Paragraph 2 — What Is Different from Prior Work
- Compare your key metrics to the best-cited prior results
- Explain why your approach differs: more data, prospective design, external validation, fairness
Paragraph 3 — What Is Similar to Prior Work
- Acknowledges concordant findings to reinforce validity
- Builds credibility rather than dismissing prior literature
Paragraph 4 — How Results Sections Correlate
- Synthesizes subgroup, calibration, and primary findings
- Draws internal consistency conclusions
Paragraph 5 — Clinical Implications for Practitioners
- Workflow integration: where does this model fit?
- Which patients benefit most?
- What human oversight is still needed?
Paragraph 6 — Research Implications
- What should the field study next?
- What methodological gaps remain?
Paragraph 7 — Limitations (MANDATORY)
Standard limitations to address:
- Retrospective design (if applicable)
- Single-center development (if applicable)
- Missing subgroup data
- Lack of prospective outcome data
- Threshold generalizability
Paragraph 8 — Conclusion (MANDATORY final paragraph)
- 2–4 sentences
- Restate main finding + clinical implication
- No new data or citations
7. Tables Reference
Table 1. Baseline Characteristics
| Variable | Development (n=X) | External Validation (n=X) |
|---|---|---|
| Age, years, mean ± SD | ||
| Female sex, n (%) | ||
| [Primary outcome], n (%) |
Abbreviations: SD = standard deviation.
Table 2. Model Performance
| Metric | Internal Validation | External Validation |
|---|---|---|
| AUROC (95% CI) | 0.91 (0.88–0.94) | 0.89 (0.85–0.93) |
| AUPRC (95% CI) | ||
| Sensitivity | ||
| Specificity | ||
| PPV | ||
| NPV |
Abbreviations: AUROC = Area under the receiver operating characteristic curve; AUPRC = Area under the precision-recall curve; PPV = Positive predictive value; NPV = Negative predictive value. Threshold: Sensitivity, Specificity, PPV, and NPV calculated at the Youden Index threshold (threshold = 0.XX on internal validation set).
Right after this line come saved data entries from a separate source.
`config.mk`:
```
export PLATFORM = sky130hd
export DESIGN_NAME = tsr_trig_stamp_rx
export DESIGN_NICKNAME = d
export VERILOG_FILES = /design/src/rtl/tsr_pkg.sv /design/src/rtl/tsr_rst_sync.sv /design/src/rtl/tsr_sync.sv /design/src/rtl/tsr_frame_ctl.sv /design/src/rtl/tsr_shift_out.sv /design/src/rtl/tsr_trig_stamp_rx.sv
export SDC_FILE = /design/constraint.sdc
export NUM_CORES = 1
export LEC_CHECK = 0
export BUFFER_PORTS_ARGS = -buffer_cell sky130_fd_sc_hd__buf_2
export CAP_MARGIN = 20
export CORE_ASPECT_RATIO = 0.9
export CORE_MARGIN = 4
export CORE_UTILIZATION = 40
export DETAILED_ROUTE_END_ITERATION = 8
export PLACE_DENSITY = 0.65
export REMOVE_ABC_BUFFERS = 1
export SLEW_MARGIN = 40
export SYNTH_ARGS = -nofsm -noshare
export SYNTH_HDL_FRONTEND = slang
export SYNTH_SLANG_ARGS = --single-unit
```
`constraint.sdc`:
```
create_clock -name clk -period 6.1 [get_ports clk]
set_clock_uncertainty 0.05 [all_clocks]
set_input_delay 0.915 -clock clk [delete_from_list [all_inputs] [get_ports clk]]
set_output_delay 0.915 -clock clk [all_outputs]
set_load 0.02 [all_outputs]
```
`src/rtl/tsr_pkg.sv`:
```
package tsr_pkg;

  typedef enum logic [1:0] {
    ST_IDLE = 2'd0,
    ST_HIGH = 2'd1,
    ST_GAP  = 2'd2,
    ST_DATA = 2'd3
  } tsr_state_e;

endpackage

```
`src/rtl/tsr_rst_sync.sv`:
```
module tsr_rst_sync #(
  parameter int STAGES = 2
) (
  input  logic clk,
  input  logic arst_n,
  output logic rst_n_o
);

  logic [STAGES-1:0] chain_q;
  logic [STAGES-1:0] chain_nxt;

  always_comb begin
    chain_nxt = {chain_q[STAGES-2:0], 1'b1};
  end

  always_ff @(posedge clk or negedge arst_n) begin
    if (!arst_n) chain_q <= '0;
    else         chain_q <= chain_nxt;
  end

  assign rst_n_o = chain_q[STAGES-1];

endmodule

```
`src/rtl/tsr_sync.sv`:
```
module tsr_sync #(
  parameter int STAGES = 2
) (
  input  logic clk,
  input  logic rst_n,
  input  logic line_i,
  output logic lvl_o,
  output logic rise_o
);

  logic [STAGES-1:0] stg_q;
  logic              prev_q;

  for (genvar g = 0; g < STAGES; g++) begin : g_stage
    logic d_in;
    if (g == 0) begin : g_first
      assign d_in = line_i;
    end else begin : g_next
      assign d_in = stg_q[g-1];
    end
    always_ff @(posedge clk or negedge rst_n) begin
      if (!rst_n) stg_q[g] <= 1'b0;
      else        stg_q[g] <= d_in;
    end
  end

  always_ff @(posedge clk or negedge rst_n) begin
    if (!rst_n) prev_q <= 1'b0;
    else        prev_q <= stg_q[STAGES-1];
  end

  assign lvl_o  = stg_q[STAGES-1];
  assign rise_o = stg_q[STAGES-1] & ~prev_q;

endmodule

```
`src/rtl/tsr_frame_ctl.sv`:
```
module tsr_frame_ctl
  import tsr_pkg::*;
#(
  parameter int TS_W     = 24,
  parameter int HIGH_CYC = 16,
  parameter int GAP_CYC  = 24,
  parameter int BIT_CYC  = 8,
  parameter int HIGH_TOL = 2,
  parameter int HOLD_CYC = 512
) (
  input  logic clk,
  input  logic rst_n,
  input  logic lvl_i,
  input  logic rise_i,
  output logic trig_o,
  output logic smp_o,
  output logic done_o,
  output logic err_o
);

  localparam int FC_W  = $clog2(HIGH_CYC + GAP_CYC + 1);
  localparam int PH_W  = (BIT_CYC > 1) ? $clog2(BIT_CYC) : 1;
  localparam int IDX_W = (TS_W > 1) ? $clog2(TS_W) : 1;
  localparam int HC_W  = $clog2(HOLD_CYC + 1);

  localparam logic [FC_W-1:0]  FC_HI_MIN = FC_W'(HIGH_CYC - HIGH_TOL);
  localparam logic [FC_W-1:0]  FC_HI_MAX = FC_W'(HIGH_CYC + HIGH_TOL);
  localparam logic [FC_W-1:0]  FC_GAPEND = FC_W'(HIGH_CYC + GAP_CYC - 1);
  localparam logic [PH_W-1:0]  PH_MID    = PH_W'(BIT_CYC / 2);
  localparam logic [PH_W-1:0]  PH_LAST   = PH_W'(BIT_CYC - 1);
  localparam logic [IDX_W-1:0] IDX_LAST  = IDX_W'(TS_W - 1);
  localparam logic [HC_W-1:0]  HC_LOAD   = HC_W'(HOLD_CYC - 1);

  tsr_state_e       st_q, st_nxt;
  logic [FC_W-1:0]  fc_q, fc_nxt;
  logic [PH_W-1:0]  ph_q, ph_nxt;
  logic [IDX_W-1:0] idx_q, idx_nxt;
  logic [HC_W-1:0]  hc_q, hc_nxt;
  logic             err_q, err_nxt;
  logic             accept;
  logic             done_c;
  logic             smp_c;

  assign accept = rise_i && (st_q == ST_IDLE) && (hc_q == '0);

  always_comb begin
    st_nxt  = st_q;
    fc_nxt  = fc_q;
    ph_nxt  = ph_q;
    idx_nxt = idx_q;
    err_nxt = 1'b0;
    done_c  = 1'b0;
    smp_c   = 1'b0;

    if (accept)            hc_nxt = HC_LOAD;
    else if (hc_q != '0)   hc_nxt = hc_q - 1'b1;
    else                   hc_nxt = hc_q;

    unique case (st_q)
      ST_IDLE: begin
        if (accept) begin
          st_nxt = ST_HIGH;
          fc_nxt = FC_W'(1);
        end
      end
      ST_HIGH: begin
        if (lvl_i) begin
          if (fc_q == FC_HI_MAX) begin
            err_nxt = 1'b1;
            st_nxt  = ST_IDLE;
          end else begin
            fc_nxt = fc_q + 1'b1;
          end
        end else begin
          if (fc_q < FC_HI_MIN) begin
            err_nxt = 1'b1;
            st_nxt  = ST_IDLE;
          end else begin
            st_nxt = ST_GAP;
            fc_nxt = fc_q + 1'b1;
          end
        end
      end
      ST_GAP: begin
        if (fc_q == FC_GAPEND) begin
          st_nxt  = ST_DATA;
          ph_nxt  = '0;
          idx_nxt = '0;
        end else begin
          fc_nxt = fc_q + 1'b1;
        end
      end
      ST_DATA: begin
        smp_c = (ph_q == PH_MID);
        if (ph_q == PH_LAST) begin
          ph_nxt = '0;
          if (idx_q == IDX_LAST) begin
            done_c = 1'b1;
            st_nxt = ST_IDLE;
          end else begin
            idx_nxt = idx_q + 1'b1;
          end
        end else begin
          ph_nxt = ph_q + 1'b1;
        end
      end
      default: st_nxt = ST_IDLE;
    endcase
  end

  always_ff @(posedge clk or negedge rst_n) begin
    if (!rst_n) begin
      st_q  <= ST_IDLE;
      fc_q  <= '0;
      ph_q  <= '0;
      idx_q <= '0;
      hc_q  <= '0;
      err_q <= 1'b0;
    end else begin
      st_q  <= st_nxt;
      fc_q  <= fc_nxt;
      ph_q  <= ph_nxt;
      idx_q <= idx_nxt;
      hc_q  <= hc_nxt;
      err_q <= err_nxt;
    end
  end

  assign trig_o = accept;
  assign smp_o  = smp_c;
  assign done_o = done_c;
  assign err_o  = err_q;


  trig_pulse_chk: assert property (@(posedge clk) disable iff (!rst_n)
    trig_o |=> !trig_o);


  hold_load_chk: assert property (@(posedge clk) disable iff (!rst_n)
    trig_o |=> (hc_q != '0));


  err_abort_chk: assert property (@(posedge clk) disable iff (!rst_n)
    err_q |-> (st_q == ST_IDLE));


  done_pulse_chk: assert property (@(posedge clk) disable iff (!rst_n)
    done_c |=> !done_c);

endmodule

```
`src/rtl/tsr_shift_out.sv`:
```
module tsr_shift_out #(
  parameter int TS_W = 24
) (
  input  logic            clk,
  input  logic            rst_n,
  input  logic            lvl_i,
  input  logic            smp_i,
  input  logic            done_i,
  output logic [TS_W-1:0] ts_o,
  output logic            valid_o
);

  logic [TS_W-1:0] sr_q, sr_nxt;
  logic [TS_W-1:0] ts_q, ts_nxt;
  logic            val_q;

  always_comb begin
    sr_nxt = sr_q;
    if (smp_i) sr_nxt = {sr_q[TS_W-2:0], lvl_i};
    ts_nxt = ts_q;
    if (done_i) ts_nxt = sr_q;
  end

  always_ff @(posedge clk or negedge rst_n) begin
    if (!rst_n) begin
      sr_q  <= '0;
      ts_q  <= '0;
      val_q <= 1'b0;
    end else begin
      sr_q  <= sr_nxt;
      ts_q  <= ts_nxt;
      val_q <= done_i;
    end
  end

  assign ts_o    = ts_q;
  assign valid_o = val_q;


  ts_hold_chk: assert property (@(posedge clk) disable iff (!rst_n)
    !done_i |=> $stable(ts_q));

endmodule

```
`src/rtl/tsr_trig_stamp_rx.sv`:
```
module tsr_trig_stamp_rx #(
  parameter int TS_W      = 24,
  parameter int HIGH_CYC  = 16,
  parameter int GAP_CYC   = 24,
  parameter int BIT_CYC   = 8,
  parameter int HIGH_TOL  = 2,
  parameter int HOLD_CYC  = 512,
  parameter int SYNC_STG  = 2
) (
  input  logic            clk,
  input  logic            rst_n,
  input  logic            line_i,
  output logic            trig_o,
  output logic [TS_W-1:0] ts_o,
  output logic            ts_valid_o,
  output logic            frame_err_o
);

  logic rst_n_s;
  logic lvl;
  logic rise;
  logic smp;
  logic done;

  tsr_rst_sync #(.STAGES(2)) u_rst (
    .clk     (clk),
    .arst_n  (rst_n),
    .rst_n_o (rst_n_s)
  );

  tsr_sync #(.STAGES(SYNC_STG)) u_sync (
    .clk    (clk),
    .rst_n  (rst_n_s),
    .line_i (line_i),
    .lvl_o  (lvl),
    .rise_o (rise)
  );

  tsr_frame_ctl #(
    .TS_W     (TS_W),
    .HIGH_CYC (HIGH_CYC),
    .GAP_CYC  (GAP_CYC),
    .BIT_CYC  (BIT_CYC),
    .HIGH_TOL (HIGH_TOL),
    .HOLD_CYC (HOLD_CYC)
  ) u_ctl (
    .clk    (clk),
    .rst_n  (rst_n_s),
    .lvl_i  (lvl),
    .rise_i (rise),
    .trig_o (trig_o),
    .smp_o  (smp),
    .done_o (done),
    .err_o  (frame_err_o)
  );

  tsr_shift_out #(.TS_W(TS_W)) u_out (
    .clk     (clk),
    .rst_n   (rst_n_s),
    .lvl_i   (lvl),
    .smp_i   (smp),
    .done_i  (done),
    .ts_o    (ts_o),
    .valid_o (ts_valid_o)
  );


  err_no_valid_chk: assert property (@(posedge clk) disable iff (!rst_n_s)
    frame_err_o |-> !ts_valid_o);

endmodule

```
[Yosys cells after proc, flatten, opt, wreduce, memory -nomap -nowiden]
Index checks and enable logic that the tools add are counted.
Storage, ports and cells
  output and inout port bits: 27
  flip-flop bits (word level): 81
Cells by class
  bitwise gates (word level): 2
  add/subtract/negate cells: 4
  reductions and logical operators: 12
  multiplexer cells: 31
  $lt $le $gt $ge: 1
  equal/unequal tests: 17
Operators by type and width (number)
  2-to-1 mux 6 bit: 5
  2-to-1 mux 10 bit: 2
  one-hot mux 6 bit (3 select lines): 1
  2-to-1 mux 5 bit: 3
  2-to-1 mux 2 bit: 7
  zero test 10 bit: 1
  one-hot mux 5 bit (2 select lines): 1
  AND reduction 5 bit: 2
  nonzero test 10 bit: 1
  subtractor 10 x 1 -> 10 bit, second input constant: 1
  2-to-1 mux 1 bit: 8
  one-hot mux 2 bit (4 select lines): 1
  adder 6 x 1 -> 6 bit, second input constant: 1
  == test 3 bit, second input constant: 2
  == test 6 x 5 -> 1 bit, second input constant: 1
  == test 6 bit, second input constant: 1
  less-than comparator 6 x 4 -> 1 bit, second input constant: 1
  2-to-1 mux 3 bit: 2
  inequality test 2 x 1 -> 1 bit, second input constant: 3
  inequality test 2 bit, second input constant: 3
  inequality test 3 bit, second input constant: 2
  one-hot mux 3 bit (2 select lines): 1
  adder 5 x 1 -> 5 bit, second input constant: 1
  == test 5 bit, second input constant: 1
  other kinds (12): 15

[Depth between registers and ports, before layout]
  depth in word-level cells: 6
  gate-level depth with buffers: 10

[Hierarchy]
Synthesis repeated with hierarchy kept, for this count alone.
Second synthesis, totals
  cell total of the unflattened synthesis: 287
  area, all modules: 3827.4 µm²
By module, submodules not included
  tsr_shift_out: times used 1, area an instance 2019.4 µm², cells an instance 103, seq. area each 1226.2 µm²
  tsr_frame_ctl: times used 1, area an instance 1665.3 µm², cells an instance 177, seq. area each 675.6 µm²
  tsr_sync: times used 1, area an instance 88.8 µm², cells an instance 4, seq. area each 75.1 µm²
  tsr_rst_sync: times used 1, area an instance 53.8 µm², cells an instance 3, seq. area each 50.0 µm²

[Worst setup path before layout]
Ideal clock, no wire load.
  path kind: register to output
  from: register u_ctl.hc_q[0]
  to: output trig_o
  path buffers: 0
  data required time: 5.135 ns
  stages on the path, launching flop included: 7
  setup slack: 3.711 ns
  arrival: 1.424 ns
  cell sequence: dfrtp_1 -> inv_1 -> ha_1 -> or4b_1 -> nor2_4 -> nand2_4 -> clkinv_4
On the way
  cells in the longest elaborated chain, start to end: 2
Ends and longest elaborated chain
  from (decl): RTL line tsr_frame_ctl.sv:38  | logic [HC_W-1:0] hc_q, hc_nxt;
  from (signal assigned): RTL line tsr_frame_ctl.sv:124  | hc_q <= hc_nxt;
  zero test 10 bit: RTL line tsr_frame_ctl.sv:44  | assign accept = rise_i && (st_q == ST_IDLE) && (hc_q == '0);
  logical AND 1 bit: RTL line tsr_frame_ctl.sv:44
  to (decl): RTL line tsr_trig_stamp_rx.sv:13  | output logic trig_o,
Every way passes these cells.

[Final worst setup path]
Ends and elaborated chain as after synthesis.

==> flow_summary.ini <==
[status]
status = finished clean

[global_routing]
grt_usage_pct = 13.0
antenna_found_initial = 0
grt_pass1_vias = 2397
grt_pass1_wl_mm = 11.2
grt_max_degree = 35
grt_overflow_total = 0

[setup_path]
critPathLaunchType = flip-flop
critPathKind = reg -> out
worstPathArrival_ns = 2.04
cp.required_ns = 5.13
cp_max_fo = 5
end_kind = output port

[finish]
post-route-util_pct = 47.5
finalNetCount = 339
final_area_um2 = 4110
syn2layout_area_growth_pct = 14.4
drive_gt1_share_pct = 32.8
n_fill_cell = 810
diodes = 0

[detailed_routing]
dr_total_vias = 2275
drt_first_pass_iters = 4
drt-vias-per-instance = 5.08
wirelength_mm = 6.08
wl_per_cell_um = 13.6
initialDrtViolationCount = 72
postRouteAntennaNets = 0
drc = 0

[pwr]
p_per_area_nw_per_um2 = 324
max-vdd-ir-drop_mv = 0.153
p_leak_nw = 2.04
fin_total_pwr_mw = 1.33

[logic_synthesis]
synth_cell_types = 43
syn_inst = 290
synth.avg_cell_area_um2 = 12.4
ys.warnings.count = 0
synth_area_um2 = 3590
ys_async_sr_fraction_pct = 100
ys_seq_area_share_pct = 56.4
synth_edf_count = 0
synth_ff_type = dfrtp_1
ys_ff_latch = 81

[sta]
fin_tns_setup_ns = 0
tightest_slew_ns = 0.727
period_share_pct = 49.3
setup_viol_count_final = 0
maxSlewHeadroom_pct = 51.2
maxSlewViolCount = 0
min_period_ns = 3.01
hold_violations = 0
rsz0062_at_grt = no
max_freq_ghz = 0.333

[floorplan]
die_h_um = 97.9
start_util_pct = 41.6
dieArea_um2 = 10600
core_area_um2 = 8650
io_pins = 30
die_w_um = 108
row_count = 32

[cts]
htree_levels = 3
path_clk_slew_ns = 0.09
ctsResizeCount = 0
clock-root-buffer = clkbuf_8
cts_buffers = 9
ctsHoldBuffers = 0
cts_tree = yes
clock_sinks = 81
clk_latency_ns = 0.35
postCtsSetupBuffers = 0
ctsLongestPathBuffers = 2

[hold_path]
holdCritPathClass = reg -> async

[flow_run]
max-cap-violations = 0

[place]
port_buffers = 29
hpwl_mm = 4.24
place_congestion = 0.827
dpl_cell_area_um2 = 3930
## cell families after synthesis
| family | after synthesis | share of synthesized area (%) |
|---|---|---|
| AOI/OAI and AO/OA | 43 | 7.94 |
| adders and majority gates | 12 | 4.18 |
| buffers and inverters | 26 | 2.99 |
| DFF | 81 | 56.4 |
| muxes | 55 | 17.0 |
| other | 1 | 0.104 |
| and+or+nand+nor | 72 | 11.4 |
## worst max-delay path: stages (launching register included)
cell and delay [ns]:
dfrtp_1 0.43, inv_1 0.10, ha_1 0.16, or4b_1 0.54, nor2_4 0.15, nand2_4 0.09, clkinv_4 0.07, buf_2 0.16
## sequential cells by signal (all words and copies together) (netlist names), 2 cells and up, named ones only
name and cells:
u_rst.chain_q 2, u_ctl.hc_q 10, u_ctl.fc_q 6, u_ctl.idx_q 5
u_out.ts_o 24, u_out.sr_q 24, u_ctl.ph_q 3
## cells in the mapped netlist (2+ instances only)
cell type / n / share of area (%)
dfrtp_1: 81 / 56
or2_2: 2 / 0.35
nor2_4: 2 / 0.63
nor3_1: 6 / 0.84
inv_1: 14 / 1.5
nand3_1: 8 / 1.1
or3_1: 4 / 0.70
a21oi_1: 7 / 0.97
ha_1: 12 / 4.2
or4b_1: 2 / 0.56
o21ai_0: 15 / 2.1
clkbuf_1: 7 / 0.73
nand4b_1: 2 / 0.49
nand2_1: 20 / 2.1
o221ai_1: 2 / 0.49
buf_2: 4 / 0.56
a22o_1: 2 / 0.49
mux2_2: 49 / 15
o21a_1: 2 / 0.42
o31ai_1: 2 / 0.42
nor2_1: 9 / 0.94
nand3b_1: 4 / 0.84
mux2i_1: 6 / 1.7
nand2b_1: 2 / 0.35
or4_1: 2 / 0.42
a22oi_1: 4 / 0.84
a211oi_1: 2 / 0.42
and3_1: 3 / 0.52
## cell usage in the layout, fill, tap and decap left out, types with 3 or more instances in the layout
cell type    n
nand3b_1     4
a21oi_1      7
dfrtp_1     80
a22oi_1      4
and3_1       3
nand2_1     20
clkinvlp_4   3
nor2_1       9
o21ai_0     15
buf_2       29
nor3_1       6
mux2i_1      6
mux2_2      49
ha_1        12
inv_6        3
inv_1       14
nand3_1      8
clkbuf_8    10
or3_1        4
## stage by stage
step / instances / hold WS (ns) / setup WS (ns)
4_1_cts: 448 / 0.151 / 3.08
3_5_place_dp: 432 / 0.140 / 3.48
2_1_floorplan: 279 / 0.281 / 3.60
6_report: 448 / 0.137 / 3.09
3_3_place_gp: 428 / 0.284 / 3.48
5_1_grt: 448 / 0.166 / 2.96
## worst paths after layout
check                                              to  depth (start not counted)                              from  slack, ns
max reg2reg                 u_ctl.fc_q[4]$_DFFE_PN0P_                          9         u_ctl.hc_q[0]$_DFFE_PN0P_       3.59
max                                            trig_o                          7         u_ctl.hc_q[0]$_DFFE_PN0P_       3.09
max in group asynchronous  u_out.sr_q[18]$_DFFE_PN0P_                          2        u_rst.chain_q[1]$_DFF_PN0_       5.19
min                         u_ctl.hc_q[0]$_DFFE_PN0P_                          0        u_rst.chain_q[1]$_DFF_PN0_       0.14
min in group clk               u_sync.lvl_o$_DFF_PN0_                          0  u_sync.g_stage[1].d_in$_DFF_PN0_       0.30
min reg2reg                 u_ctl.hc_q[0]$_DFFE_PN0P_                          0        u_rst.chain_q[1]$_DFF_PN0_       0.14
## layout make-up
type / instances / area [um^2] / area share, %
sequential: 81 / 2030 / 49.4
multi-input combinational: 183 / 1470 / 35.6
timing repair buffer: 34 / 219 / 5.33
tap: 119 / 149 / 3.62
clock buffer: 10 / 138 / 3.35
inverter: 15 / 61.3 / 1.49
clock inverter: 6 / 48.8 / 1.19
## power by group
part	total, mW	internal (mW)	switching, mW
Clock	0.367	0.163	0.204
Sequential	0.678	0.599	0.0791
Combinational	0.288	0.124	0.163
Total	1.33	0.886	0.447
## per-layer routing
metal	vias up	global-route usage (%)	wire, um
li1	1105	-	-
met1	1139	17.2	2980
met2	24	20.3	2810
met3	7	3.50	198
met4	0	5.05	93
met5	-	0	0
No activity file was read; power rests on OpenSTA's default activity.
Table 3. Subgroup Analysis
Report AUROC by: Age group, Sex, Disease severity (at minimum).
8. Figures Reference
| Figure | Content | Required? |
|---|---|---|
| Figure 1 | Patient/data flowchart | Always |
| Figure 2 | ROC curve (with CI band) | Classification models |
| Figure 3 | Calibration curve | Always |
| Figure 4 | Subgroup forest plot | Recommended |
| Figure 5 | Decision curve analysis | Recommended |
9. Submission Checklist
- Title ≤ 15 words, includes study design
- Abstract written last, includes threshold statement for classification
- Ethics statement is the first Methods subsection
- LLM use disclosed if applicable
- Figure 1 is a flowchart with exact exclusion numbers
- Table 2 footnote explicitly states threshold and how it was selected
- All metrics reported with 95% CI
- No F1, recall, or accuracy as primary metrics
- Results contain no interpretation
- Discussion addresses all 6 questions
- Limitations section present
- Final paragraph is Conclusion only
- Code/model available on GitHub or HuggingFace
- TRIPOD+AI checklist completed (attach as supplement)
- No em dashes anywhere in manuscript